Nachhaltige Ausschlusskriterien im Aktienportfolio
Eine Möglichkeit, ESG-Faktoren in den Anlageprozess zu integrieren, ist die Einbeziehung von Ausschlusskriterien. Die Gründe für einen Ausschluss sind häufig subjektiv, dennoch lassen sich Trends ablesen, wie eine Studie von Novethic zeigt, die Anfang Juli veröffentlicht wurde. Darin untersuchen die Autoren die Blacklists für Aktieninvestments von 20 institutionellen Investoren aus Europa und gehen der Frage nach, wie auf Basis von Menschenrechtsverletzungen eine Ausschlussentscheidung konkret gefällt wird. Neben Verstößen gegen das Arbeitsrecht, spielen demnach Verletzungen der historischen Verantwortung gegenüber Einheimischen eine große Rolle bei vielen Investoren. Darüber hinaus werden Investmentregionen ausgeschlossen, wenn Staat und Unternehmen gemeinsam in ethische Verstöße verwickelt sind.

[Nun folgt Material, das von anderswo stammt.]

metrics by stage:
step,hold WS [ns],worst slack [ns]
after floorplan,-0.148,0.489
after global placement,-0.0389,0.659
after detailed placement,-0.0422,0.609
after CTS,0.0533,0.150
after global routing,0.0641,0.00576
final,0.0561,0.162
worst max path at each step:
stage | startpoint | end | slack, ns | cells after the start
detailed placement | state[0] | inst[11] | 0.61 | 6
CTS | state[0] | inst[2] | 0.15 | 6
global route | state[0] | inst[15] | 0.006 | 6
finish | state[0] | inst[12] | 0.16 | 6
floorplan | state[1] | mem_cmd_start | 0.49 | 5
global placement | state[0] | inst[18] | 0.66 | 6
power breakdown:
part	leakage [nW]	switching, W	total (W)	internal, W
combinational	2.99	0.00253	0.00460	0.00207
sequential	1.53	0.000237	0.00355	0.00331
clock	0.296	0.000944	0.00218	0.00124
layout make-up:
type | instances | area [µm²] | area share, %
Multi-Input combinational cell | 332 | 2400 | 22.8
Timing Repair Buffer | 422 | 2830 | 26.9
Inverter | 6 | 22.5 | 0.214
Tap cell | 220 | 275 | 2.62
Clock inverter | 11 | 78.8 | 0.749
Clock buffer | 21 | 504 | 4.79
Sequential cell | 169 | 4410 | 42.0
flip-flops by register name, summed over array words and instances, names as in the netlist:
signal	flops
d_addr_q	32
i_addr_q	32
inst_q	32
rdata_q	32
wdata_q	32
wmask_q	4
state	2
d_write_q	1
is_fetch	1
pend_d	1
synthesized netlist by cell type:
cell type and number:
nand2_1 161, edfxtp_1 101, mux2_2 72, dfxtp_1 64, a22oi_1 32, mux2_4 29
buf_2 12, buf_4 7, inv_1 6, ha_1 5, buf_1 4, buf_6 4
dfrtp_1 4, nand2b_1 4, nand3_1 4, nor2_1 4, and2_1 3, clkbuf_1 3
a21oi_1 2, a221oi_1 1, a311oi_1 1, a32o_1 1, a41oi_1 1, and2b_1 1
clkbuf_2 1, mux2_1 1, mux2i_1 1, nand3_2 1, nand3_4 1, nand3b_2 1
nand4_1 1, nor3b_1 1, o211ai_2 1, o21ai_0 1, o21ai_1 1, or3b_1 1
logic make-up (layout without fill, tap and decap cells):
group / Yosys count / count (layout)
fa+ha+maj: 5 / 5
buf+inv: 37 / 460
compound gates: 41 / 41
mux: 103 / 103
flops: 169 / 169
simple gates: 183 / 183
--- src/hw/bk_adder_top.sv ---
`timescale 1ns/10ps

`include "bk_adder_params.svh"

module bk_adder_top (
    input  logic                  clk,
    input  logic                  arst_n,
    input  logic [`BK_ADDR_W-1:0] paddr,
    input  logic                  psel,
    input  logic                  penable,
    input  logic                  pwrite,
    input  logic [31:0]           pwdata,
    output logic [31:0]           prdata,
    output logic                  pready,
    output logic                  pslverr
);

    import bk_adder_pkg::*;

    bk_op_t     op_push_data;
    bk_op_t     op_pop_data;
    logic       op_push_valid;
    logic       op_push_ready;
    logic       op_pop_valid;
    logic       op_pop_ready;
    bk_res_t    res_push_data;
    bk_res_t    res_pop_data;
    logic       res_push_valid;
    logic       res_push_ready;
    logic       res_pop_valid;
    logic       res_pop_ready;
    logic [2:0] res_count;

    bk_apb_regs bk_apb_regs_inst (
        .clk       (clk),
        .arst_n    (arst_n),
        .paddr     (paddr),
        .psel      (psel),
        .penable   (penable),
        .pwrite    (pwrite),
        .pwdata    (pwdata),
        .prdata    (prdata),
        .pready    (pready),
        .pslverr   (pslverr),
        .op_valid  (op_push_valid),
        .op_ready  (op_push_ready),
        .op        (op_push_data),
        .res_valid (res_pop_valid),
        .res_ready (res_pop_ready),
        .res       (res_pop_data),
        .res_count (res_count)
    );

    bk_sync_fifo #(.payload_t(bk_op_t)) op_fifo (
        .clk        (clk),
        .arst_n     (arst_n),
        .push_valid (op_push_valid),
        .push_ready (op_push_ready),
        .push_data  (op_push_data),
        .pop_valid  (op_pop_valid),
        .pop_ready  (op_pop_ready),
        .pop_data   (op_pop_data),
        .count      ()
    );

    bk_adder_core bk_adder_core_inst (
        .clk       (clk),
        .arst_n    (arst_n),
        .in_valid  (op_pop_valid),
        .in_ready  (op_pop_ready),
        .in_op     (op_pop_data),
        .out_valid (res_push_valid),
        .out_ready (res_push_ready),
        .out_res   (res_push_data)
    );

    bk_sync_fifo #(.payload_t(bk_res_t)) res_fifo (
        .clk        (clk),
        .arst_n     (arst_n),
        .push_valid (res_push_valid),
        .push_ready (res_push_ready),
        .push_data  (res_push_data),
        .pop_valid  (res_pop_valid),
        .pop_ready  (res_pop_ready),
        .pop_data   (res_pop_data),
        .count      (res_count)
    );

endmodule
<file path="src/verilog/ctrlPkg.sv">
package ctrlPkg;

    localparam int QUEUE_DEPTH = 4;
    localparam int QUEUE_PTR_W = $clog2(QUEUE_DEPTH);
    localparam int QUEUE_CNT_W = $clog2(QUEUE_DEPTH + 1);

    typedef enum logic [3:0] {
        ALU_ADD        = 4'b0000,
        ALU_SUB        = 4'b0001,
        ALU_BRANCH_CMP = 4'b1010,
        ALU_UPPER      = 4'b1011, // lui shift
        ALU_LINK       = 4'b1100  // pc + 8 for jal
    } aluOp_t;

    typedef enum logic [2:0] {
        SRC_REG       = 3'b000,
        SRC_LINK      = 3'b011,
        SRC_IMM       = 3'b100,
        SRC_UPPER_IMM = 3'b101
    } srcOperand_t;

    typedef enum logic [1:0] {
        DEST_NONE = 2'b00,
        DEST_RD   = 2'b01,
        DEST_RT   = 2'b10,
        DEST_R31  = 2'b11
    } destReg_t;

    // 24 bits, msb first, same layout the datapath expects
    typedef struct packed {
        logic        addrMux;         // bit 23
        logic        rsAddrMux;
        logic        branchOrJump;
        logic        jump;            // bit 20
        destReg_t    destination;
        srcOperand_t sourceOperand;
        aluOp_t      aluOp;
        logic        branchInstr;     // bit 10
        logic        loadInstr;
        logic        rfEnable;
        logic        targetAddrInstr;
        logic [1:0]  memSize;
        logic        memWrite;
        logic        memSignExtend;
        logic        memEnable;
        logic        hiEnable;
        logic        loEnable;        // bit 0
    } controlWord_t;

endpackage

</file>
<file path="src/verilog/isaPkg.sv">
package isaPkg;

    localparam int WORD_W   = 32;
    localparam int OPCODE_W = 6;
    localparam int REG_W    = 5; // rs, rt, rd and shamt
    localparam int FUNCT_W  = 6;
    localparam int CLASS_W  = 4;

    typedef logic [WORD_W-1:0] instrWord_t;

    typedef enum logic [OPCODE_W-1:0] {
        OP_SPECIAL = 6'b000000, // R-type, resolved by funct
        OP_REGIMM  = 6'b000001, // branch group, rt not decoded
        OP_JAL     = 6'b000011,
        OP_BEQ     = 6'b000100, // also B when rs == rt
        OP_BGTZ    = 6'b000111,
        OP_ADDIU   = 6'b001001,
        OP_LUI     = 6'b001111,
        OP_LBU     = 6'b100100,
        OP_SB      = 6'b101000
    } opcode_t;

    typedef enum logic [FUNCT_W-1:0] {
        FN_JR   = 6'b001000,
        FN_ADDU = 6'b100001,
        FN_SUBU = 6'b100011
    } funct_t;

    // field view of an R-type word
    typedef struct packed {
        opcode_t           opcode;
        logic [REG_W-1:0]  rs;
        logic [REG_W-1:0]  rt;
        logic [REG_W-1:0]  rd;
        logic [REG_W-1:0]  shamt;
        funct_t            funct;
    } rFields_t;

    typedef enum logic [CLASS_W-1:0] {
        CLS_NOP, CLS_ADDIU, CLS_SUBU, CLS_ADDU,
        CLS_LBU, CLS_BGTZ, CLS_JAL, CLS_LUI,
        CLS_JR, CLS_SB, CLS_REGIMM, CLS_BEQ,
        CLS_ILLEGAL
    } instrClass_t;

endpackage
</file>
<file path="src/verilog/controlGenerator.sv">
`timescale 1ns/1ps

module controlGenerator import isaPkg::*, ctrlPkg::*; (
    input  logic         clk,
    input  logic         reset,
    input  logic         qValid,
    output logic         qReady,
    input  instrClass_t  qClass,
    output logic         outValid,
    input  logic         outReady,
    output controlWord_t outControl,
    output logic         outIllegal
);

    controlWord_t nextControl;
    logic         accept;

    assign qReady = !outValid || outReady;
    assign accept = qValid && qReady;

    always_comb begin
        nextControl = '0; // nop and illegal keep this
        case (qClass)
            CLS_ADDIU: begin
                nextControl.sourceOperand = SRC_IMM;
                nextControl.aluOp         = ALU_ADD;
                nextControl.rfEnable      = 1'b1;
                nextControl.destination   = DEST_RT;
            end
            CLS_SUBU: begin
                nextControl.sourceOperand = SRC_REG;
                nextControl.aluOp         = ALU_SUB;
                nextControl.rfEnable      = 1'b1;
                nextControl.destination   = DEST_RD;
            end
            CLS_ADDU: begin
                nextControl.sourceOperand = SRC_REG;
                nextControl.aluOp         = ALU_ADD;
                nextControl.rfEnable      = 1'b1;
                nextControl.destination   = DEST_RD;
            end
            CLS_LBU: begin
                nextControl.sourceOperand = SRC_IMM; // base + offset
                nextControl.aluOp         = ALU_ADD;
                nextControl.loadInstr     = 1'b1;
                nextControl.rfEnable      = 1'b1;
                nextControl.memEnable     = 1'b1; // byte, zero extended
                nextControl.destination   = DEST_RT;
            end
            CLS_BGTZ: begin
                nextControl.aluOp           = ALU_BRANCH_CMP;
                nextControl.branchInstr     = 1'b1;
                nextControl.targetAddrInstr = 1'b1;
                nextControl.rsAddrMux       = 1'b1;
            end
            CLS_JAL: begin
                nextControl.sourceOperand   = SRC_LINK;
                nextControl.aluOp           = ALU_LINK;
                nextControl.rfEnable        = 1'b1;
                nextControl.targetAddrInstr = 1'b1;
                nextControl.branchOrJump    = 1'b1;
                nextControl.jump            = 1'b1;
                nextControl.destination     = DEST_R31;
            end
            CLS_LUI: begin
                nextControl.sourceOperand = SRC_UPPER_IMM;
                nextControl.aluOp         = ALU_UPPER;
                nextControl.rfEnable      = 1'b1;
                nextControl.destination   = DEST_RT;
            end
            CLS_JR: begin
                nextControl.branchOrJump = 1'b1;
                nextControl.jump         = 1'b1;
                nextControl.rsAddrMux    = 1'b1; // target from rs
            end
            CLS_SB: begin
                nextControl.memWrite  = 1'b1;
                nextControl.memEnable = 1'b1;
            end
            CLS_REGIMM: begin
                nextControl.aluOp           = ALU_BRANCH_CMP;
                nextControl.branchInstr     = 1'b1;
                nextControl.targetAddrInstr = 1'b1;
                nextControl.branchOrJump    = 1'b1;
            end
            CLS_BEQ: begin
                nextControl.branchInstr     = 1'b1;
                nextControl.targetAddrInstr = 1'b1;
                nextControl.branchOrJump    = 1'b1;
            end
            default: nextControl = '0;
        endcase
    end

    always_ff @(posedge clk) begin
        if (reset) begin
            outValid <= 1'b0;
        end else if (accept) begin
            outValid <= 1'b1;
        end else if (outReady) begin
            outValid <= 1'b0;
        end
    end

    always_ff @(posedge clk) begin
        if (accept) begin
            outControl <= nextControl;
            outIllegal <= qClass == CLS_ILLEGAL;
        end
    end

    assert property (@(posedge clk) disable iff (reset)
        outValid && !outReady |=> outValid && $stable(outControl) && $stable(outIllegal));

endmodule

</file>
<file path="src/verilog/decodeQueue.sv">
`timescale 1ns/1ps

module decodeQueue import isaPkg::*, ctrlPkg::*; (
    input  logic        clk,
    input  logic        reset,
    input  logic        clsValid,
    output logic        clsReady,
    input  instrClass_t clsClass,
    output logic        qValid,
    input  logic        qReady,
    output instrClass_t qClass
);

    instrClass_t            mem [QUEUE_DEPTH];
    logic [QUEUE_PTR_W-1:0] wrPtr;
    logic [QUEUE_PTR_W-1:0] rdPtr;
    logic [QUEUE_CNT_W-1:0] count;
    logic                   doWrite;
    logic                   doRead;

    function automatic logic [QUEUE_PTR_W-1:0] nextPtr(input logic [QUEUE_PTR_W-1:0] ptr);
        if (ptr == QUEUE_PTR_W'(QUEUE_DEPTH - 1)) begin
            return '0;
        end
        return ptr + 1'b1;
    endfunction

    assign clsReady = count != QUEUE_CNT_W'(QUEUE_DEPTH); // not full
    assign qValid   = count != '0;
    assign qClass   = mem[rdPtr];
    assign doWrite  = clsValid && clsReady;
    assign doRead   = qValid && qReady;

    always_ff @(posedge clk) begin
        if (reset) begin
            wrPtr <= '0;
            rdPtr <= '0;
            count <= '0;
        end else begin
            if (doWrite) begin
                wrPtr <= nextPtr(wrPtr);
            end
            if (doRead) begin
                rdPtr <= nextPtr(rdPtr);
            end
            case ({doWrite, doRead})
                2'b10:   count <= count + 1'b1;
                2'b01:   count <= count - 1'b1;
                default: count <= count; // both or neither
            endcase
        end
    end

    always_ff @(posedge clk) begin
        if (doWrite) begin
            mem[wrPtr] <= clsClass;
        end
    end

    assert property (@(posedge clk) disable iff (reset)
        count <= QUEUE_CNT_W'(QUEUE_DEPTH));

    // equal pointers mean empty unless the count says full
    assert property (@(posedge clk) disable iff (reset)
        doRead |-> (rdPtr != wrPtr) || (count == QUEUE_CNT_W'(QUEUE_DEPTH)));

endmodule

</file>
<file path="src/verilog/decodeUnit.sv">
`timescale 1ns/1ps

module decodeUnit import isaPkg::*, ctrlPkg::*; (
    input  logic         clk,
    input  logic         reset,
    input  logic         inValid,
    output logic         inReady,
    input  instrWord_t   inWord,
    output logic         outValid,
    input  logic         outReady,
    output controlWord_t outControl,
    output logic         outIllegal
);

    logic        clsValid;
    logic        clsReady;
    instrClass_t clsClass;
    logic        qValid;
    logic        qReady;
    instrClass_t qClass;

    instrClassifier i_instrClassifier (
        .clk      (clk),
        .reset    (reset),
        .inValid  (inValid),
        .inReady  (inReady),
        .inWord   (inWord),
        .clsValid (clsValid),
        .clsReady (clsReady),
        .clsClass (clsClass)
    );

    decodeQueue i_decodeQueue (
        .clk      (clk),
        .reset    (reset),
        .clsValid (clsValid),
        .clsReady (clsReady),
        .clsClass (clsClass),
        .qValid   (qValid),
        .qReady   (qReady),
        .qClass   (qClass)
    );

    controlGenerator i_controlGenerator (
        .clk        (clk),
        .reset      (reset),
        .qValid     (qValid),
        .qReady     (qReady),
        .qClass     (qClass),
        .outValid   (outValid),
        .outReady   (outReady),
        .outControl (outControl),
        .outIllegal (outIllegal)
    );

endmodule

</file>
<file path="src/verilog/instrClassifier.sv">
`timescale 1ns/1ps

module instrClassifier import isaPkg::*; (
    input  logic        clk,
    input  logic        reset,
    input  logic        inValid,
    output logic        inReady,
    input  instrWord_t  inWord,
    output logic        clsValid,
    input  logic        clsReady,
    output instrClass_t clsClass
);

    rFields_t    fields;
    instrClass_t nextClass;
    logic        accept;

    assign inReady = !clsValid || clsReady; // empty or draining this cycle
    assign accept  = inValid && inReady;

    always_comb begin
        fields    = rFields_t'(inWord);
        nextClass = CLS_ILLEGAL;
        if (inWord == '0) begin
            nextClass = CLS_NOP; // sll r0 would decode as special otherwise
        end else begin
            case (fields.opcode)
                OP_SPECIAL: begin
                    case (fields.funct)
                        FN_ADDU: nextClass = CLS_ADDU;
                        FN_SUBU: nextClass = CLS_SUBU;
                        FN_JR:   nextClass = CLS_JR;
                        default: nextClass = CLS_ILLEGAL;
                    endcase
                end
                OP_REGIMM: nextClass = CLS_REGIMM;
                OP_JAL:    nextClass = CLS_JAL;
                OP_BEQ:    nextClass = CLS_BEQ;
                OP_BGTZ:   nextClass = CLS_BGTZ;
                OP_ADDIU:  nextClass = CLS_ADDIU;
                OP_LUI:    nextClass = CLS_LUI;
                OP_LBU:    nextClass = CLS_LBU;
                OP_SB:     nextClass = CLS_SB;
                default:   nextClass = CLS_ILLEGAL;
            endcase
        end
    end

    always_ff @(posedge clk) begin
        if (reset) begin
            clsValid <= 1'b0;
        end else if (accept) begin
            clsValid <= 1'b1;
        end else if (clsReady) begin
            clsValid <= 1'b0;
        end
    end

    always_ff @(posedge clk) begin
        if (accept) begin
            clsClass <= nextClass;
        end
    end

    // class must wait for the queue untouched
    assert property (@(posedge clk) disable iff (reset)
        clsValid && !clsReady |=> clsValid && $stable(clsClass));

endmodule

</file>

Anhand von sechs Beispielen verdeutlichen die Autoren die Ergebnisse ihrer Studie. Für die Unternehmen Walmart, Yahoo, Chevron, PetroChina, Vedanta und Shell wird detailliert dargelegt, wie verantwortungsbewusste Investoren kontroverse Unternehmen konkret definieren und gegebenenfalls Druck ausüben oder desinvestieren.